• _Task_
When the line containing "ys_seq_elements: 33" appears in the entries below, begin printing there and stop after the line containing "grt_overflow: 0"; print each of those lines exactly and no other line.

• _Record excerpts_

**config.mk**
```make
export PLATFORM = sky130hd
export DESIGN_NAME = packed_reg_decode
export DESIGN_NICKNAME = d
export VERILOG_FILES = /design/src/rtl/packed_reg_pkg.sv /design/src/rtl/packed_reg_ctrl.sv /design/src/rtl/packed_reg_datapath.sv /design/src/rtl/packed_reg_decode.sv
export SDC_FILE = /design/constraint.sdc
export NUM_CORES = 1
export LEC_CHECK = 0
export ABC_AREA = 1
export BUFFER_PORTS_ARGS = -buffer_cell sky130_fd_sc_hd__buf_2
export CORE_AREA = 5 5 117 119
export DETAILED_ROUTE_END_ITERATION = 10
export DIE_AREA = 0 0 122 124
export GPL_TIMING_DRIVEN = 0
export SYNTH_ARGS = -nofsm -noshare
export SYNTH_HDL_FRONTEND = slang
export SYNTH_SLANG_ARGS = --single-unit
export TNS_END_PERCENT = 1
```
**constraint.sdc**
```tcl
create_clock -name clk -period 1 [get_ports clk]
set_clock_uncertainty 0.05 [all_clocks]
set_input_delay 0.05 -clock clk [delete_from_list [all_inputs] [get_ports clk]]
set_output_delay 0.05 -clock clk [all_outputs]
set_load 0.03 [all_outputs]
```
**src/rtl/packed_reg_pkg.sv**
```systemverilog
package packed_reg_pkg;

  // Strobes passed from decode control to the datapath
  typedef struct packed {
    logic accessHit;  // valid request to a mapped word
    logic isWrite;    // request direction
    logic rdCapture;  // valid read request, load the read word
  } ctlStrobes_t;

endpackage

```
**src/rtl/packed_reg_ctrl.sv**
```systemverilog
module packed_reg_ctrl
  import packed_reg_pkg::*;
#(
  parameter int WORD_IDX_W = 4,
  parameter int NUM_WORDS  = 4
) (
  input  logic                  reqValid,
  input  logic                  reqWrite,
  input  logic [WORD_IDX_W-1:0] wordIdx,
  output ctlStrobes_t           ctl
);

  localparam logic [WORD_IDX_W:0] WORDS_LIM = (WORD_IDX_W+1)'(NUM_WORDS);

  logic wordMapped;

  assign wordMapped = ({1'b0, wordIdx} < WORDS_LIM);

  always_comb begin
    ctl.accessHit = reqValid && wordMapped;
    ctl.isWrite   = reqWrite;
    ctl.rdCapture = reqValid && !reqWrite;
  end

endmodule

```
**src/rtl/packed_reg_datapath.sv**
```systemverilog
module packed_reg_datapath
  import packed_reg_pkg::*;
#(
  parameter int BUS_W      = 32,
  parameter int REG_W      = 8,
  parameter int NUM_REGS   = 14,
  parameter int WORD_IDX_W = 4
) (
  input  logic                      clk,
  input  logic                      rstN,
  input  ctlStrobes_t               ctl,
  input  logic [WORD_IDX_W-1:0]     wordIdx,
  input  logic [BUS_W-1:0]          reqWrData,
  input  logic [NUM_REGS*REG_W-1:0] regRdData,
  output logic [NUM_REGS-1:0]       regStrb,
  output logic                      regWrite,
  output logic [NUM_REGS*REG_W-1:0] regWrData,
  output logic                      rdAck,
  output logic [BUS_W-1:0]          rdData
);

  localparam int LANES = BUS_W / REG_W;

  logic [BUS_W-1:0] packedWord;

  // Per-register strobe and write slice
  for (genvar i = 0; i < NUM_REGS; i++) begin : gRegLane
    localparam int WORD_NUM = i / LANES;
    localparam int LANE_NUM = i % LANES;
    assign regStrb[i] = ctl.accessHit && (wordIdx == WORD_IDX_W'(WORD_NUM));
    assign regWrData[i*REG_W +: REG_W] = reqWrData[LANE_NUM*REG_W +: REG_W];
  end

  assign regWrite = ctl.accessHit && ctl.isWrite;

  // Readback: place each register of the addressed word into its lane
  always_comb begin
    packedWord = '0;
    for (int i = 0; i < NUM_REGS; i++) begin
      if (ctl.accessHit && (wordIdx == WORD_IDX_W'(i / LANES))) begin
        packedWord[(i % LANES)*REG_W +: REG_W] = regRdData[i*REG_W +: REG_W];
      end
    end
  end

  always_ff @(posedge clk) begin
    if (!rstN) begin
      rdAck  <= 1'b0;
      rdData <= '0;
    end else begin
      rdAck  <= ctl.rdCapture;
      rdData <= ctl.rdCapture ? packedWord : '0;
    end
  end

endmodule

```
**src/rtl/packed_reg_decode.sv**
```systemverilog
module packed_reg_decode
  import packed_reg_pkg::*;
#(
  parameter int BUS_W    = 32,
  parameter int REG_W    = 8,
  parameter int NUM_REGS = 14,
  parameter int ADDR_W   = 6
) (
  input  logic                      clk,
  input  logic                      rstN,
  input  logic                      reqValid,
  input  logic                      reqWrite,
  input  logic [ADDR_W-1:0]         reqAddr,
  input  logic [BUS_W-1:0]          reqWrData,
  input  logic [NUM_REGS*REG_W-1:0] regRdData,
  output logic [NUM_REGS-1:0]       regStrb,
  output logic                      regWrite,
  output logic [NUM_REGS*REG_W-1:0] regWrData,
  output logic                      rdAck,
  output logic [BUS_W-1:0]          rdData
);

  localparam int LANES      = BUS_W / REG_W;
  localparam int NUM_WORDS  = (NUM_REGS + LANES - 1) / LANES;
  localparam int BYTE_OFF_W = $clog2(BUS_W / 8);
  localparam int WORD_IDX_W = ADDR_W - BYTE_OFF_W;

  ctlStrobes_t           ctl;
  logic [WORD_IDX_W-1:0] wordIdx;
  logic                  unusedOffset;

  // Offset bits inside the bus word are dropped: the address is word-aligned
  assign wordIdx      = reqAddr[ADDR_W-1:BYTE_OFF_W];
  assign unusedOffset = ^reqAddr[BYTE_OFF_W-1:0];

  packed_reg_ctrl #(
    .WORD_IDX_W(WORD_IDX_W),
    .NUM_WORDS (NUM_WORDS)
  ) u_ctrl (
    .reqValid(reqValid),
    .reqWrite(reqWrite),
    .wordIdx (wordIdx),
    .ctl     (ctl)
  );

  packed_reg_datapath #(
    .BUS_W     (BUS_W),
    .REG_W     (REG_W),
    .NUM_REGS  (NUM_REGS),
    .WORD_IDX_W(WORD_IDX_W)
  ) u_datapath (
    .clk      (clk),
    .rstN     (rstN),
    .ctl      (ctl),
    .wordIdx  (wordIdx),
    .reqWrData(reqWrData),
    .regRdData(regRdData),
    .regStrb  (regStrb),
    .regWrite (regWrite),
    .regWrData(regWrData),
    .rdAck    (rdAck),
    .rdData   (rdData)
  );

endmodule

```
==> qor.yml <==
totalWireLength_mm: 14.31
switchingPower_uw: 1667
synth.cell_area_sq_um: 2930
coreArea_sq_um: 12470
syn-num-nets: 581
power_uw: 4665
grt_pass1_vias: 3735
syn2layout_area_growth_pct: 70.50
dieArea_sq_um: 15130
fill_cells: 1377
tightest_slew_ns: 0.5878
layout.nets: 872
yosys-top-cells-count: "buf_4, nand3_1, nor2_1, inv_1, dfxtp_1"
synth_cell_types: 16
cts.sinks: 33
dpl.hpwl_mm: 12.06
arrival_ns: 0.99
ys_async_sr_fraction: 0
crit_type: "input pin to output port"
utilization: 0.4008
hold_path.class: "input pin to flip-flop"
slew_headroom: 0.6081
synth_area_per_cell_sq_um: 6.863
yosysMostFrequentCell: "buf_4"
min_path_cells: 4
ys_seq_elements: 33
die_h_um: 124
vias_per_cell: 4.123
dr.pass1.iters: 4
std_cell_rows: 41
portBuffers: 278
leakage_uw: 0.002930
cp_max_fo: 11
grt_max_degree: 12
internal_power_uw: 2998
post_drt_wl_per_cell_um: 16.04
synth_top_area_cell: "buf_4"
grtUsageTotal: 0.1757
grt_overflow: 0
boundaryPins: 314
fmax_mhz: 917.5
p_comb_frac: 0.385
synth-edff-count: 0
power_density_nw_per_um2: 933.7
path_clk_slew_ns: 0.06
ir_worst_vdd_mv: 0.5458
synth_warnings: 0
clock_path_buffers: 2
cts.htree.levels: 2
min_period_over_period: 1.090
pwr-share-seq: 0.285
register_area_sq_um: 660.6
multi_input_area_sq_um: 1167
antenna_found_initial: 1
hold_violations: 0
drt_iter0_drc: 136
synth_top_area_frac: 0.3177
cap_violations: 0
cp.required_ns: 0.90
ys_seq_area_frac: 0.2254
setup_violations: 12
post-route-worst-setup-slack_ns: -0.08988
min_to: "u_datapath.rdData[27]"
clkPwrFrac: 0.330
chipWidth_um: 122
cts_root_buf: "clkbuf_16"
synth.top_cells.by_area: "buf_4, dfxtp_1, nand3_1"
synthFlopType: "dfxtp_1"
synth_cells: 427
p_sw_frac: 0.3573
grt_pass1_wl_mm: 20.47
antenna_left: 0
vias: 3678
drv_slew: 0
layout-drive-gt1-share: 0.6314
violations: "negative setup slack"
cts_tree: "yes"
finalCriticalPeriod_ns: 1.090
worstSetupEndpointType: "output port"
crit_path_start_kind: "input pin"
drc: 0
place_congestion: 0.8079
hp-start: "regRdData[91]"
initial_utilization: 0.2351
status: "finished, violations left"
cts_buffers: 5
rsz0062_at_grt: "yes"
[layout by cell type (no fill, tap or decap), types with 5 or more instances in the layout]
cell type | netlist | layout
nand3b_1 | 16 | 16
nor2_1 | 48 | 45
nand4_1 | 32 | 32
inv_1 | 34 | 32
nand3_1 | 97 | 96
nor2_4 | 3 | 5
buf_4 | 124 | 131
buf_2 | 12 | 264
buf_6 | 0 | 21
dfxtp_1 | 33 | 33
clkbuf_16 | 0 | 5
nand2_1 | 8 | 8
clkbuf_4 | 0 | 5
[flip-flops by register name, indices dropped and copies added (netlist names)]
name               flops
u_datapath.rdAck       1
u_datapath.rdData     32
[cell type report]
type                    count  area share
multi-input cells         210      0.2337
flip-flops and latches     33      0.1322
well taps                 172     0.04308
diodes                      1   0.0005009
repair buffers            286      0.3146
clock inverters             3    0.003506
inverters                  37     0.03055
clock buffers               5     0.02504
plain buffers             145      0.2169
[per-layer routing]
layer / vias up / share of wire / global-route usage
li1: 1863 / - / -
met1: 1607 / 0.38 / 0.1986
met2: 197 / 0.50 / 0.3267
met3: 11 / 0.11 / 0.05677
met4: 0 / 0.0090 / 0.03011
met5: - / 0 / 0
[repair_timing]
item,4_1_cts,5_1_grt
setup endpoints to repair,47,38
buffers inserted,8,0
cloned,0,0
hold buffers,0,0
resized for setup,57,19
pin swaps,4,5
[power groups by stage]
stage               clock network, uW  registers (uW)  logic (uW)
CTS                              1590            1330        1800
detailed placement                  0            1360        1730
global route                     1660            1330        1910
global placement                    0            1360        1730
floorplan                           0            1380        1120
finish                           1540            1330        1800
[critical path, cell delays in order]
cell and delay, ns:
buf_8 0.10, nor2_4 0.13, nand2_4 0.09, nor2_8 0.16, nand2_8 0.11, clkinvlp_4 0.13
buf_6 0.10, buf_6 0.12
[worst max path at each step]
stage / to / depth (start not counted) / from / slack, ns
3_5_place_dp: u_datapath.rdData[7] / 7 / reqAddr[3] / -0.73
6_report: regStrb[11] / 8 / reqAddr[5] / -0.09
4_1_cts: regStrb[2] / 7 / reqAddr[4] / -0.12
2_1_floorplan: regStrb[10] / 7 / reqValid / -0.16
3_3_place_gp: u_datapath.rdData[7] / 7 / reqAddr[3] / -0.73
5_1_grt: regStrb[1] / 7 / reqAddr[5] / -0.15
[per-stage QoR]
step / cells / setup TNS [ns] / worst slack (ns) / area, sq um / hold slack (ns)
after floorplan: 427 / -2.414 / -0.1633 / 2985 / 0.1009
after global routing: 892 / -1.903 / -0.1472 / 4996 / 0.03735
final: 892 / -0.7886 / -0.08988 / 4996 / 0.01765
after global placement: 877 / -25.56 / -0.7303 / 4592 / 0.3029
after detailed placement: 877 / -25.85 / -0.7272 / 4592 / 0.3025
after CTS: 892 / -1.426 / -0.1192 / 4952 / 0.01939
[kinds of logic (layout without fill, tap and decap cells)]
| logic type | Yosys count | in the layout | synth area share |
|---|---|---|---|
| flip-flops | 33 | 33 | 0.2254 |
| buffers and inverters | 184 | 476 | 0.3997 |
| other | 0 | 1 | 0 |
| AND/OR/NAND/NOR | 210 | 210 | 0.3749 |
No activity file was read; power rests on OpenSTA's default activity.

* * *

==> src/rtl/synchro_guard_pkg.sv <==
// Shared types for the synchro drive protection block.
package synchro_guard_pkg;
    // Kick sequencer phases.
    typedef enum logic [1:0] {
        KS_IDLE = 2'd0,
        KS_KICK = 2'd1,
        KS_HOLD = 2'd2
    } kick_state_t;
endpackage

--

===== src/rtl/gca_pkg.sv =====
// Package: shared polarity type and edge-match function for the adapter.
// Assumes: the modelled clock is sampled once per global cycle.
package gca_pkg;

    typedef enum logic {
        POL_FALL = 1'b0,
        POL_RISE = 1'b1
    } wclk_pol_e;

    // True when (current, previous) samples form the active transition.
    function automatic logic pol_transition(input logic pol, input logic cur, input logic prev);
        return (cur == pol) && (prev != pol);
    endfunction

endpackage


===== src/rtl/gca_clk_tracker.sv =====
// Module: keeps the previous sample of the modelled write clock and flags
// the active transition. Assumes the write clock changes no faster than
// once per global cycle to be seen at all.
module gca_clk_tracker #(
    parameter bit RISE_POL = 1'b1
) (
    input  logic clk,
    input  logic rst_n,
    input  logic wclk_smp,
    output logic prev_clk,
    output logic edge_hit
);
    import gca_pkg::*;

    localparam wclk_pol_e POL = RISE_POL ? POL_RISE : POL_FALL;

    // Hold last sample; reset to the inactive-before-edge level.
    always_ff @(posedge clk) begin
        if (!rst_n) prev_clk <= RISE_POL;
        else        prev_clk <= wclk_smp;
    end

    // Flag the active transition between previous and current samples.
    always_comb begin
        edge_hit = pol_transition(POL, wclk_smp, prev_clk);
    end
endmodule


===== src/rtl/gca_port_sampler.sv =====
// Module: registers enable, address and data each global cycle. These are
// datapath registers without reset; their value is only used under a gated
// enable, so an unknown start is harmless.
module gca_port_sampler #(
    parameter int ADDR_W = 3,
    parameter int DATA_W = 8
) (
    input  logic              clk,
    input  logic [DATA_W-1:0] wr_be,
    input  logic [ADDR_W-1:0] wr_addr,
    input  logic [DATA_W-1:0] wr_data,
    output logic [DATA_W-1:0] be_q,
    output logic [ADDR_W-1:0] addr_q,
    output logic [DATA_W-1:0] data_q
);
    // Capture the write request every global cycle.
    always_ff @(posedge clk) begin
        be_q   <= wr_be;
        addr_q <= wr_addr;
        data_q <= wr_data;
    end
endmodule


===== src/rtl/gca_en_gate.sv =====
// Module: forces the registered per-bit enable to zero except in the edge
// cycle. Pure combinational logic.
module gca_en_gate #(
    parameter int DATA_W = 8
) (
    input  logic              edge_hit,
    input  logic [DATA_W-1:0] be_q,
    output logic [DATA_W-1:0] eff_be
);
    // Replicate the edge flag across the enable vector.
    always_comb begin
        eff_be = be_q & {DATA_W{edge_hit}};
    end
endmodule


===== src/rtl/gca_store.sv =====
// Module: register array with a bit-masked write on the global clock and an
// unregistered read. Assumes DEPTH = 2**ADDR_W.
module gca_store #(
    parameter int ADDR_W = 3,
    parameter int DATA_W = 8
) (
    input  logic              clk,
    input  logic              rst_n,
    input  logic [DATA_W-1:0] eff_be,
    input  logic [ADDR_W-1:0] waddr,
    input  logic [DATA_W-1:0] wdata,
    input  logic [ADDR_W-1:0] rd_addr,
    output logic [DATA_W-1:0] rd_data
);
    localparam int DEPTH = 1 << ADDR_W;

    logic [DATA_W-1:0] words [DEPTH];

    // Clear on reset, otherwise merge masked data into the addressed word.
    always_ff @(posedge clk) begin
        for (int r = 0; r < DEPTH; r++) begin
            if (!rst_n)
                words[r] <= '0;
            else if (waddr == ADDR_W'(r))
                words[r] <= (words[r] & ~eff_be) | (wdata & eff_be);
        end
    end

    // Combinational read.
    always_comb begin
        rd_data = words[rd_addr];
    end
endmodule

• _Exercise result_
ys_seq_elements: 33
die_h_um: 124
vias_per_cell: 4.123
dr.pass1.iters: 4
std_cell_rows: 41
portBuffers: 278
leakage_uw: 0.002930
cp_max_fo: 11
grt_max_degree: 12
internal_power_uw: 2998
post_drt_wl_per_cell_um: 16.04
synth_top_area_cell: "buf_4"
grtUsageTotal: 0.1757
grt_overflow: 0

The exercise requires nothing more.